Tuesday, July 25, 2017

Causality in money and inflation ... plus some big questions

I noticed that the monetary base had what looks like a series of stepped transitions, so I tried the dynamic equilibrium model out on the data. The description is decent:



I am showing the results assuming a dynamic equilibrium growth rate μ of zero, but I also tried the entropy minimization and found that μ ~ 1.6%. It doesn't strongly change the results either way, so we can reasonably say that monetary base growth dynamic equilibrium is close to zero.

I imagine many readers of econ blogs out there spitting out their coffee and saying: "Close to zero?!!" Yes, the monetary base in the absence of shocks grows about as fast as PCE inflation in the absence of shocks (π ~ 1.7%).

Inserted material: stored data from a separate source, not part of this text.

--- src/rtl/mod_down_counter_if.sv ---
// Load-port interface for mod_down_counter.
//   ld_valid  load request (master -> slave)
//   ld_val    start value  (master -> slave)
//   ld_ready  load accepted this cycle when high (slave -> master)
interface mod_down_counter_if #(
  parameter int WIDTH = 4
) ();
  logic             ld_valid;
  logic             ld_ready;
  logic [WIDTH-1:0] ld_val;

  modport master (output ld_valid, output ld_val, input ld_ready);
  modport slave  (input ld_valid, input ld_val, output ld_ready);
endinterface

--- src/rtl/mod_down_counter.sv ---
// Loadable modulo down counter (countdown timer).
// A start value is accepted on the load port while not running. The block then
// counts down on enabled cycles to zero, flags the terminal count with a single
// cycle tc pulse, and either stops (DONE) or reloads and keeps running.
// Ports:
//   clk          clock, rising edge
//   clr          synchronous active-high reset
//   en           count enable (only used while running)
//   auto_reload  1 = reload the start value at terminal count and keep running
//   ld           load port (ld_valid / ld_ready / ld_val), slave side
//   q            current count, always within 0..MAX-1
//   tc           terminal-count pulse, one cycle wide
//   busy         high while running
//   done         high while stopped at terminal count
module mod_down_counter #(
  parameter int WIDTH = 4,
  parameter int MAX   = (1 << WIDTH)
) (
  input  logic              clk,
  input  logic              clr,
  input  logic              en,
  input  logic              auto_reload,
  mod_down_counter_if.slave ld,
  output logic [WIDTH-1:0]  q,
  output logic              tc,
  output logic              busy,
  output logic              done
);

  localparam logic [WIDTH-1:0] MAX_M1 = WIDTH'(MAX - 1);

  typedef enum logic [1:0] {
    IDLE = 2'd0,
    RUN  = 2'd1,
    DONE = 2'd2
  } state_t;

  state_t           state, state_nxt;
  logic [WIDTH-1:0] q_nxt;
  logic [WIDTH-1:0] reload, reload_nxt;
  logic             tc_nxt;

  // Fold an arbitrary load value into the legal count range 0..MAX-1.
  function automatic logic [WIDTH-1:0] mod_reduce(input logic [WIDTH-1:0] v);
    return WIDTH'(32'(v) % 32'(MAX));
  endfunction

  assign busy        = (state == RUN);
  assign done        = (state == DONE);
  assign ld.ld_ready = !busy;

  always_comb begin
    state_nxt  = state;
    q_nxt      = q;
    reload_nxt = reload;
    tc_nxt     = 1'b0;
    case (state)
      IDLE, DONE: begin
        if (ld.ld_valid) begin
          q_nxt      = mod_reduce(ld.ld_val);
          reload_nxt = mod_reduce(ld.ld_val);
          state_nxt  = RUN;
        end
      end
      RUN: begin
        if (en) begin
          if (q == '0) begin
            // Terminal edge: q stays 0 when stopping, else restart from reload.
            tc_nxt = 1'b1;
            if (auto_reload) begin
              q_nxt = reload;
            end else begin
              state_nxt = DONE;
            end
          end else begin
            q_nxt = q - WIDTH'(1);
          end
        end
      end
      default: begin
        state_nxt = IDLE;
        q_nxt     = '0;
      end
    endcase
  end

  // clr overrides every load, count and terminal event, so tc never fires on reset.
  always_ff @(posedge clk) begin
    if (clr) begin
      state  <= IDLE;
      q      <= '0;
      tc     <= 1'b0;
      reload <= MAX_M1;
    end else begin
      state  <= state_nxt;
      q      <= q_nxt;
      tc     <= tc_nxt;
      reload <= reload_nxt;
    end
  end

endmodule
[config.mk]
export PLATFORM = sky130hd
export DESIGN_NAME = param_word_serializer
export DESIGN_NICKNAME = d
export VERILOG_FILES = /design/src/rtl/param_word_serializer.sv
export SDC_FILE = /design/constraint.sdc
export NUM_CORES = 1
export LEC_CHECK = 0
export CORE_AREA = 4 4 41 43
export DETAILED_ROUTE_END_ITERATION = 12
export DIE_AREA = 0 0 45 47
export DONT_BUFFER_PORTS = 1
export PLACE_DENSITY = 0.64
export REMOVE_ABC_BUFFERS = 1
export SYNTH_ARGS = -nofsm -noshare
export SYNTH_HDL_FRONTEND = slang
export SYNTH_SLANG_ARGS = --single-unit
[constraint.sdc]
create_clock -name clk -period 3.2 [get_ports clk]
set_input_delay 0.16 -clock clk [delete_from_list [all_inputs] [get_ports clk]]
set_output_delay 0.16 -clock clk [all_outputs]
set_load 0.1 [all_outputs]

Aha! So, that's basically the quantity theory of money, right?

Well, no.

The interesting piece comes from the big shock in the middle part of the twentieth century. I've looked at several models of several macroeconomic observables that have this major shock, and we can play a game of "one of these things is not like the others":

NGDP [added in update]
1976.6

NGDP/L
1977.5 ± 0.1

CPI
1977.7 ± 0.1

PCE
1978.3 ± 0.1

(Prime age) CLF
1978.4 ± 0.1

AMB [this post]
1985.2 ± 0.1

The center of the monetary base shock comes well after the inflation, labor force participation, and output per employee. So while the PCE inflation rate and the monetary base growth rate match up in equilibrium (both ~ 1.6-1.7%), shocks to inflation are *followed* by shocks to the monetary base. Causality appears to go from inflation to "money printing", not the other way around.

As a side note, the slowdown in monetary base growth preceding the Great Recession that is used as part of the case for the claim that the Fed caused the recession (by e.g. Scott Sumner) is actually just the end of this large transition/shock in the monetary base.

I have an hypothesis that instead of Fed policy, the labor force growth slowdown might be behind the various bubbles (dot-com, housing) and financial crises of the past few decades. Much of the growth people were accustomed to in the 60s, 70s, and 80s was due to women entering the workforce (enhanced by more minorities in the workforce due to Civil Rights legislation, and by the post WWII baby boom). As this surge in labor force participation faded in the 1990s reaching its new equilibrium, investors looked for new (and potentially risky) sources of growth. This lead to bubbles and crashes as investors sought to maintain the rates of asset growth once supported by a growing labor force.

I am also working on an hypothesis that the Great Depression was caused by similar factors, except in that case it was the agriculture-industry transition that was ending. There was a analogous surge in labor force participation (including a surge in women entering the workforce) in the 1910s and 20s that is apparent in census data (see e.g. here or here).

The question arises: what does a "normal" economy look like? How does an economy that isn't undergoing some major shock (demographic or otherwise) function? I wrote about this before, and I think the answer is that we don't really know as there's no data. More and more I'm convinced we're flying blind here.